JEE PYQ: Experimental Physics Question 17
Question 17 - 2019 (08 Apr 2019 Shift 1)
Two particles move at right angle to each other. Their de Broglie wavelengths are $\lambda_1$ and $\lambda_2$ respectively. The particles suffer perfectly inelastic collision.

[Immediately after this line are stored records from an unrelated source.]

$ cat src/rtl/lif_neuron_multi_if.sv
// Bus bundle for the multi-synapse LIF neuron: step enable, synapse inputs,
// per-step configuration and the registered neuron outputs.
interface lif_neuron_multi_if #(
  parameter int W     = 8,
  parameter int N_SYN = 4,
  parameter int REF_W = 4,
  parameter int CNT_W = 16
) ();
  logic                   en;
  logic [N_SYN-1:0]       syn;
  logic [N_SYN*W-1:0]     weight;
  logic [$clog2(W)-1:0]   leak_shift;
  logic [W-1:0]           threshold;
  logic [W-1:0]           v_reset;
  logic [REF_W-1:0]       refractory;
  logic                   axon;
  logic [W-1:0]           v_mem;
  logic                   in_refractory;
  logic [CNT_W-1:0]       spike_cnt;

  modport master (
    output en, syn, weight, leak_shift, threshold, v_reset, refractory,
    input  axon, v_mem, in_refractory, spike_cnt
  );

  modport slave (
    input  en, syn, weight, leak_shift, threshold, v_reset, refractory,
    output axon, v_mem, in_refractory, spike_cnt
  );
endinterface

$ cat src/rtl/lif_neuron_multi.sv
// Leaky integrate-and-fire neuron with N_SYN signed synapses, shift leak,
// clamped membrane, refractory period and a saturating spike counter.
module lif_neuron_multi #(
  parameter int W     = 8,
  parameter int N_SYN = 4,
  parameter int REF_W = 4,
  parameter int CNT_W = 16
) (
  input  logic              clk,
  input  logic              rst,
  lif_neuron_multi_if.slave bus
);
  // Wide enough that summing all weights plus the membrane never wraps.
  localparam int SUM_W = W + $clog2(N_SYN) + 2;
  localparam logic signed [SUM_W-1:0] V_MAX = {{(SUM_W-W){1'b0}}, {W{1'b1}}};

  typedef enum logic {INTEGRATE, REFRACT} state_t;

  state_t                  state, state_next;
  logic [W-1:0]            v_mem_q, v_mem_d, leak, v_next;
  logic [CNT_W-1:0]        cnt_q, cnt_d;
  logic [REF_W-1:0]        ref_q, ref_d;
  logic                    axon_q, axon_d, fire;
  logic signed [SUM_W-1:0] syn_sum, v_calc;

  always_comb begin
    syn_sum = '0;
    for (int i = 0; i < N_SYN; i++) begin
      if (bus.syn[i]) begin
        syn_sum = syn_sum + {{(SUM_W-W){bus.weight[i*W+W-1]}}, bus.weight[i*W +: W]};
      end
    end
    leak   = (bus.leak_shift == '0) ? '0 : (v_mem_q >> bus.leak_shift);
    v_calc = $signed({{(SUM_W-W){1'b0}}, v_mem_q}) - $signed({{(SUM_W-W){1'b0}}, leak}) + syn_sum;
    if (v_calc[SUM_W-1]) begin
      v_next = '0;
    end else if (v_calc > V_MAX) begin
      v_next = '1;
    end else begin
      v_next = v_calc[W-1:0];
    end
    fire = (state == INTEGRATE) && (v_next >= bus.threshold);
  end

  always_ff @(posedge clk) begin
    if (rst) begin
      state   <= INTEGRATE;
      v_mem_q <= '0;
      axon_q  <= 1'b0;
      cnt_q   <= '0;
      ref_q   <= '0;
    end else if (bus.en) begin
      state   <= state_next;
      v_mem_q <= v_mem_d;
      axon_q  <= axon_d;
      cnt_q   <= cnt_d;
      ref_q   <= ref_d;
    end else begin
      axon_q  <= 1'b0;
    end
  end

  always_comb begin
    state_next = state;
    case (state)
      INTEGRATE: if (fire && (bus.refractory != '0)) state_next = REFRACT;
      REFRACT:   if (ref_q <= REF_W'(1)) state_next = INTEGRATE;
      default:   state_next = INTEGRATE;
    endcase
  end

  // Refractory steps hold the membrane at its post-spike value and ignore synapses.
  always_comb begin
    v_mem_d = v_mem_q;
    axon_d  = 1'b0;
    cnt_d   = cnt_q;
    ref_d   = ref_q;
    if (state == INTEGRATE) begin
      if (fire) begin
        axon_d  = 1'b1;
        v_mem_d = bus.v_reset;
        cnt_d   = (&cnt_q) ? cnt_q : cnt_q + 1'b1;
        if (bus.refractory != '0) ref_d = bus.refractory;
      end else begin
        v_mem_d = v_next;
      end
    end else begin
      ref_d = ref_q - 1'b1;
    end
  end

  assign bus.axon          = axon_q;
  assign bus.v_mem         = v_mem_q;
  assign bus.in_refractory = (state == REFRACT);
  assign bus.spike_cnt     = cnt_q;
endmodule

$ cat src/flat_wrapper.sv
// flat-port wrapper written by rule: the top's interface ports become plain ports
module lif_neuron_multi_flat 
#(
  parameter int W     = 8,
  parameter int N_SYN = 4,
  parameter int REF_W = 4,
  parameter int CNT_W = 16
)
  (clk, rst, bus_en, bus_syn, bus_weight, bus_leak_shift, bus_threshold, bus_v_reset, bus_refractory, bus_axon, bus_v_mem, bus_in_refractory, bus_spike_cnt);
  lif_neuron_multi_if #(.W(W), .N_SYN(N_SYN), .REF_W(REF_W), .CNT_W(CNT_W)) bus_i ();
  input  logic clk;
  input  logic rst;
  input wire logic [$bits(bus_i.en)-1:0] bus_en;
  input wire logic [$bits(bus_i.syn)-1:0] bus_syn;
  input wire logic [$bits(bus_i.weight)-1:0] bus_weight;
  input wire logic [$bits(bus_i.leak_shift)-1:0] bus_leak_shift;
  input wire logic [$bits(bus_i.threshold)-1:0] bus_threshold;
  input wire logic [$bits(bus_i.v_reset)-1:0] bus_v_reset;
  input wire logic [$bits(bus_i.refractory)-1:0] bus_refractory;
  output wire logic [$bits(bus_i.axon)-1:0] bus_axon;
  output wire logic [$bits(bus_i.v_mem)-1:0] bus_v_mem;
  output wire logic [$bits(bus_i.in_refractory)-1:0] bus_in_refractory;
  output wire logic [$bits(bus_i.spike_cnt)-1:0] bus_spike_cnt;
  assign bus_i.en = bus_en;
  assign bus_i.syn = bus_syn;
  assign bus_i.weight = bus_weight;
  assign bus_i.leak_shift = bus_leak_shift;
  assign bus_i.threshold = bus_threshold;
  assign bus_i.v_reset = bus_v_reset;
  assign bus_i.refractory = bus_refractory;
  assign bus_axon = bus_i.axon;
  assign bus_v_mem = bus_i.v_mem;
  assign bus_in_refractory = bus_i.in_refractory;
  assign bus_spike_cnt = bus_i.spike_cnt;
  lif_neuron_multi #(.W(W), .N_SYN(N_SYN), .REF_W(REF_W), .CNT_W(CNT_W)) u_core (.clk(clk), .rst(rst), .bus(bus_i));
endmodule
$ cat config.mk
export PLATFORM = sky130hd
export DESIGN_NAME = lif_neuron_multi_flat
export DESIGN_NICKNAME = d
export VERILOG_FILES = /design/src/rtl/lif_neuron_multi_if.sv /design/src/rtl/lif_neuron_multi.sv /design/src/flat_wrapper.sv
export SDC_FILE = /design/constraint.sdc
export NUM_CORES = 1
export LEC_CHECK = 0
export ABC_AREA = 1
export CAP_MARGIN = 20
export CORE_MARGIN = 4
export CORE_UTILIZATION = 55
export CTS_BUF_LIST = sky130_fd_sc_hd__clkbuf_4
export DETAILED_ROUTE_END_ITERATION = 16
export PLACE_DENSITY_LB_ADDON = 0.12
export SKIP_LAST_GASP = 1
export SLEW_MARGIN = 20
export SYNTH_ARGS = -nofsm -noshare
export SYNTH_HDL_FRONTEND = slang
export SYNTH_SLANG_ARGS = --single-unit
$ cat constraint.sdc
create_clock -name clk -period 10.55 [get_ports clk]
set_input_delay 2.11 -clock clk [delete_from_list [all_inputs] [get_ports clk]]
set_output_delay 2.11 -clock clk [all_outputs]
set_load 0.005 [all_outputs]
* After elaboration in Yosys (flattened, before gate mapping)
Cells that the tools add are included.
** Word-level totals
- Register bits after elaboration :: 30
- Bits of input ports :: 62
- Output and inout port bits :: 26
- Word-level logic and storage cells :: 45
** Operators by class
- Add/sub/neg operators :: 7
- $lt $le $gt $ge :: 3
- Shifts and indexed selects :: 1
- Multiplexer cells :: 15
- Bitwise logic cells :: 3
- Reduce and logical (&&, ||, !) cells :: 11
** Operator list (number)
- $add 12x12->12 :: 4
- $mux 12 :: 4
- $mux 8 :: 4
- $add 16x1->16 const B :: 1
- $reduce_and 16->1 :: 1
- $gt 12x9->1 const B :: 1
- $mux 4 :: 3
- $sub 8x8->9 :: 1
- $ge 8x8->1 :: 1
- $shr 8x3->8 :: 1
- $le 4x1->1 const B :: 1
- $reduce_and 4->1 :: 1
- $reduce_bool 2->1 :: 2
- $reduce_bool 4->1 :: 1
- $sub 4x1->4 const B :: 1
- $logic_not 3->1 :: 1
- $mux 1 :: 3
- $not 1->1 :: 3
- $reduce_and 3->1 :: 1
- $reduce_or 3->1 :: 1
- $logic_and 1x1->1 :: 2
- $pmux 1 s2 :: 1
- $reduce_and 2->1 :: 1

* Longest topological paths before layout
- Depth in word-level cells :: 16
- Gate-level depth with buffers :: 50
- Depth with buffers taken out :: 49

* Least setup slack after synthesis
No wires, ideal clock.
- Path kind :: input to register
- Start :: in bus_syn[0]
- End :: reg u_core.cnt_q[15] (netlist: u_core.bus.spike_cnt[15])
- Library setup time :: 0.117 ns
- Data arrival time :: 8.484 ns
- Data required time :: 10.433 ns
- Setup slack :: 1.949 ns
- Stages on the path :: 48
- Path buffers :: 1
- Cell sequence :: buf_6 > nand2_1 > inv_1 > ha_1 > fa_1 > nand2_1 > o21ai_1 > nand3_1 > nand2_1 > a21oi_1 > xor2_1 > o21ai_1 > ha_1 > nand2_2 > inv_2 > nand2_1 > nand2_1 > a21oi_1 > [... 12 more ...] > nor3_1 > nand3_1 > o2111ai_2 > xnor2_4 > nand3_4 > and3_2 > ha_1 > nand2_1 > nor2_1 > nand4_1 > nand3_2 > nand3_2 > inv_2 > nand3_1 > nor3_1 > nand2_1 > o21ai_1 > a21oi_1
** Between the ends
- Longest elaborated chain between the ends :: 14
** RTL lines
- from (decl) :: RTL line flat_wrapper.sv:14 : input wire logic [$bits(bus_i.syn)-1:0] bus_syn;
- $mux 12 * :: RTL line lif_neuron_multi.sv:29 : if (bus.syn[i]) begin
- $add 12x12->12 :: RTL line lif_neuron_multi.sv:30 : syn_sum = syn_sum + {{(SUM_W-W){bus.weight[i*W+W-1]}}, bus.weight[i*W +: W]};
- $mux 12 * :: RTL line lif_neuron_multi.sv:29
- $add 12x12->12 :: RTL line lif_neuron_multi.sv:30
- $mux 12 * :: RTL line lif_neuron_multi.sv:29
- $add 12x12->12 :: RTL line lif_neuron_multi.sv:30
- $mux 12 * :: RTL line lif_neuron_multi.sv:29
- $add 12x12->12 * :: RTL line lif_neuron_multi.sv:34 : v_calc = $signed({{(SUM_W-W){1'b0}}, v_mem_q}) - $signed({{(SUM_W-W){1'b0}}, leak}) + syn_sum;
- $gt 12x9->1 :: RTL line lif_neuron_multi.sv:37 : end else if (v_calc > V_MAX) begin
- $mux 8 :: RTL line lif_neuron_multi.sv:37
- $mux 8 * :: RTL line lif_neuron_multi.sv:35 : if (v_calc[SUM_W-1]) begin
- $ge 8x8->1 * :: RTL line lif_neuron_multi.sv:42 : fire = (state == INTEGRATE) && (v_next >= bus.threshold);
- $logic_and 1x1->1 * :: RTL line lif_neuron_multi.sv:42
- $reduce_and 4->1 (no source line) *
- to (signal assigned) :: RTL line lif_neuron_multi.sv:56 : cnt_q <= cnt_d;
- to (decl) :: RTL line lif_neuron_multi.sv:21 : logic [CNT_W-1:0] cnt_q, cnt_d;
Every way passes the cells marked *; elsewhere a longest branch is shown, timed or not.
A chain may end at the register's enable or synchronous reset.

* Final worst setup path
- Start :: in bus_weight[0]
- End :: reg u_core.cnt_q[15] (netlist: u_core.bus.spike_cnt[15])
** Between the ends
- Longest elaborated chain between the ends :: 14
** RTL lines
- from (decl) :: RTL line flat_wrapper.sv:15 : input wire logic [$bits(bus_i.weight)-1:0] bus_weight;
- $mux 12 * :: RTL line lif_neuron_multi.sv:29
- $add 12x12->12 :: RTL line lif_neuron_multi.sv:30
- $mux 12 * :: RTL line lif_neuron_multi.sv:29
- $add 12x12->12 :: RTL line lif_neuron_multi.sv:30
- $mux 12 * :: RTL line lif_neuron_multi.sv:29
- $add 12x12->12 :: RTL line lif_neuron_multi.sv:30
- $mux 12 * :: RTL line lif_neuron_multi.sv:29
- $add 12x12->12 * :: RTL line lif_neuron_multi.sv:34
- $gt 12x9->1 :: RTL line lif_neuron_multi.sv:37
- $mux 8 :: RTL line lif_neuron_multi.sv:37
- $mux 8 * :: RTL line lif_neuron_multi.sv:35
- $ge 8x8->1 * :: RTL line lif_neuron_multi.sv:42
- $logic_and 1x1->1 * :: RTL line lif_neuron_multi.sv:42
- $reduce_and 4->1 (no source line) *
Marks and branches as above.

==> flow_summary.toml <==
[yosys]
synth_fa_ha_area_share_pct = 17.7
synth_top_family_by_area = "simple AND/OR/NAND/NOR gates"
synth-simple-area-share_pct = 32.4
yosysTopAreaCell = "ha_1"
synth_compound_area_share_pct = 19.8
yosysUniqueCellTypes = 48
synth_cells = 731
synth_top_area_share_pct = 15.6
yosys-top-cells-area = "ha_1, nand2_1, dfxtp_1"
synth_edf_count = 0
muxShareOfSynthArea_pct = 0.211
synth_ff_type = "dfxtp_1"
yosysSeqAreaShare_pct = 12.7
synth-xor-area-share_pct = 6.87
synth_seq_cells = 30
postSynthAreaPerCell_um2 = 6.48
synth_area_mm2 = 0.00474
async_reset_ff_share_pct = 0
synth_nets = 857
yosys_warnings = 0

[clock_network]
cts_buffer_depth = 2
clkSinkCount = 30
h-tree-depth = 2
clkTransAtPathRegs_ps = 90
post_cts_buffers = 0
cts_tree = "done"
clock-root-buffer = "clkbuf_4"
clk_latency_ps = 330
numCtsBuffers = 5

[final_layout]
num-fill-cells = 717
stdcell_count = 920
final_net_count = 940
finish.utilization_pct = 69.1
syn_to_final_growth_pct = 21.0
antenna_cells = 0
multi_input_area_mm2 = 0.00365
seqCellArea_um2 = 601
drive_gt1_share_pct = 7.73

[detailed_routing]
wl_per_cell_um = 13.5
dr.pass1.iters = 5
num_vias = 4992
first_iter_violations = 322
antenna_left = 0
drt-vias-per-instance = 5.43
totalWireLength_mm = 12.4
post-route-drc-count = 0

[critical_path]
cp_top_family = "simple AND/OR/NAND/NOR gates"
critPathArrivalTime_ps = 9650
critPathMaxStageDelay_ps = 400
path_buf_inv = 4
crit_fanout = 9
worstSetupEndpointType = "register"
critPathRequiredTime_ps = 10770
reg2reg_slack_ps = 4590
critPathMostFrequentCell = "nand2_1"
start_kind = "input pin"
critPathSlowestCell = "clkdlybuf4s50_1"
path_class = "in -> reg"

[timing]
fin_crit_ps = 9430
hold_violations = 0
setup_slack_ps = 1120
fin_crit_sh_pct = 89.3
setup_viol = 0
timing.setup.tns_ps = 0
max-slew-margin-rel_pct = 47.9
slew_violations = 0
rsz0062_at_grt = "no"
final.setup_skew_ps = 13.0
max_freq_mhz = 106
worst_slew_pin_slew_ps = 778

[floorplan]
design.core.area_mm2 = 0.00830
die_area_mm2 = 0.0102
pin_count = 88
initial_core_util_pct = 57.1
rows = 33
die-width_um = 101
die_h_um = 101

[global_route]
grt_pass1_wl_mm = 20.6
grt_use_met1_pct = 33.4
grt_max_degree = 22
met3_usage_pct = 3.53
top_usage_layer = "met2"
grt-ovfl-total = 0
antenna_found_initial = 0
met2_usage_pct = 40.7
grt_pass1_vias = 4632
grt_use_total_pct = 24.2

[pwr]
peakVddDrop_uv = 182
power_density_mw_per_mm2 = 287
p_total_mw = 1.64
p_leak_nw = 2.72

[placement]
dp.cells = 912
gp_congestion = 0.949
portBuffers = 87
dp_slack_ps = 411
dpl.hpwl_mm = 10.4

[run_status]
outcome = "finished, final reports clean"

[job]
drv_cap = 0

[hold_path]
min_path_type = "reg -> reg"
metal layers:
layer  wire, um  up-vias
met5          0        -
met4        137        0
met3        562       17
met2       5870      135
met1       5810     2233
li1           -     2607
Yosys cell counts (all sizes together), types with 5 or more instances:
cell and count:
dfxtp 30, nand2 176, nand3 62, fa 5
a21oi 75, o21ai 59, a31oi 6, ha 59
xor2 26, nand4 8, clkbuf 6, xnor2 9
buf 5, inv 115, nor2 47, nor3 14
metrics by stage:
| step | hold slack (ps) | instance area [um^2] |
|---|---|---|
| final | 515 | 5730 |
| after global routing | 556 | 5730 |
| after CTS | 514 | 5730 |
| after detailed placement | 499 | 5680 |
| after global placement | 494 | 5680 |
| after floorplan | 481 | 4740 |
cells by family (layout without fill, tap and decap cells):
kind of cell / Yosys count / count (layout)
simple gates: 315 / 315
mux: 1 / 1
buf+inv: 126 / 210
xor+xnor: 35 / 35
flops: 30 / 30
compound gates: 160 / 160
fa+ha+maj: 64 / 64
final timing paths:
path	startpoint	end	depth (start not counted)
hold / removal	u_core.bus.spike_cnt[15]	u_core.bus.spike_cnt[15]	2
setup reg to reg	u_core.bus.v_mem[6]	u_core.bus.spike_cnt[15]	38
hold reg to reg	u_core.bus.spike_cnt[15]	u_core.bus.spike_cnt[15]	2
setup / recovery	bus_weight[0]	u_core.bus.spike_cnt[15]	48
power breakdown:
group          total, mW  switching [mW]  internal, mW  leakage [nW]
Clock             0.0643          0.0406        0.0237        0.0277
Sequential         0.158          0.0238         0.134         0.245
Combinational       1.42           0.879         0.544          2.44
worst min-delay path: cells and delay by family, from the launching register on:
kind	cells	cell delay [ps]
compound gates	1	60
flops	1	320
buf+inv	1	90
final cells by class:
class                           instances  area share (%)
Clock inverter                          3           0.196
Sequential cell                        30            10.5
Tap cell                              105            2.29
Multi-Input combinational cell        575            63.6
Timing Repair Buffer                   87            15.2
Clock buffer                            5           0.655
Inverter                              115            7.53
sequential cells by signal (all words and copies together), names as in the netlist:
register and count:
u_core.bus.spike_cnt 16, u_core.bus.v_mem 8, u_core.ref_q 4, u_core.bus.axon 1, u_core.bus.in_refractory 1
repair_timing:
item	CTS	global route
setup endpoints to repair	0	4
hold buffers	0	0
gates resized for setup	0	4
cells in the final DEF (no fill, tap or decap), types with 10 or more instances in the layout:
master           count
ha_1                59
nand3_1             43
nor2_1              44
o21ai_0             49
clkdlybuf4s50_1     86
xor2_1              26
o21ai_1             10
nor3_1              13
nand3_2             15
a21oi_1             64
inv_1              111
nand2_1            162
dfxtp_1             30
No activity file was read; power rests on OpenSTA's default activity.
$ cat src/flat_wrapper.sv
// flat-port wrapper written by rule: the top's interface ports become plain ports
module op_framer_flat import op_framer_pkg::*;
#(
   parameter int GAP     = 1,
   parameter int TIMEOUT = 16
)
  (clk, rst, bus_byte_in, bus_byte_valid, bus_empty, bus_byte_ready, bus_in, bus_op, bus_apply, bus_err, bus_busy);
  op_framer_if bus_i ();
  input  logic clk;
  input  logic rst;
  input wire logic [$bits(bus_i.byte_in)-1:0] bus_byte_in;
  input wire logic [$bits(bus_i.byte_valid)-1:0] bus_byte_valid;
  input wire logic [$bits(bus_i.empty)-1:0] bus_empty;
  output wire logic [$bits(bus_i.byte_ready)-1:0] bus_byte_ready;
  output wire logic [$bits(bus_i.in)-1:0] bus_in;
  output wire logic [$bits(bus_i.op)-1:0] bus_op;
  output wire logic [$bits(bus_i.apply)-1:0] bus_apply;
  output wire logic [$bits(bus_i.err)-1:0] bus_err;
  output wire logic [$bits(bus_i.busy)-1:0] bus_busy;
  assign bus_i.byte_in = bus_byte_in;
  assign bus_i.byte_valid = bus_byte_valid;
  assign bus_i.empty = bus_empty;
  assign bus_byte_ready = bus_i.byte_ready;
  assign bus_in = bus_i.in;
  assign bus_op = bus_i.op;
  assign bus_apply = bus_i.apply;
  assign bus_err = bus_i.err;
  assign bus_busy = bus_i.busy;
  op_framer #(.GAP(GAP), .TIMEOUT(TIMEOUT)) u_core (.clk(clk), .rst(rst), .bus(bus_i));
endmodule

The de Broglie wavelength $\lambda$ of the final particle, is given by:
(1) $\frac{1}{\lambda^2} = \frac{1}{\lambda_1^2} + \frac{1}{\lambda_2^2}$
(2) $\lambda = \sqrt{\lambda_1 \lambda_2}$
(3) $\lambda = \frac{\lambda_2 + \lambda_2}{2}$
(4) $\frac{2}{\lambda} = \frac{1}{\lambda_1} + \frac{1}{\lambda_2}$
Show Answer
Answer: (1)
Solution
$p_1 = \frac{h}{\lambda_1}$, $p_2 = \frac{h}{\lambda_2}$. Since particles move at right angles: $p_f = \sqrt{p_1^2 + p_2^2}$. $\frac{1}{\lambda^2} = \frac{1}{\lambda_1^2} + \frac{1}{\lambda_2^2}$.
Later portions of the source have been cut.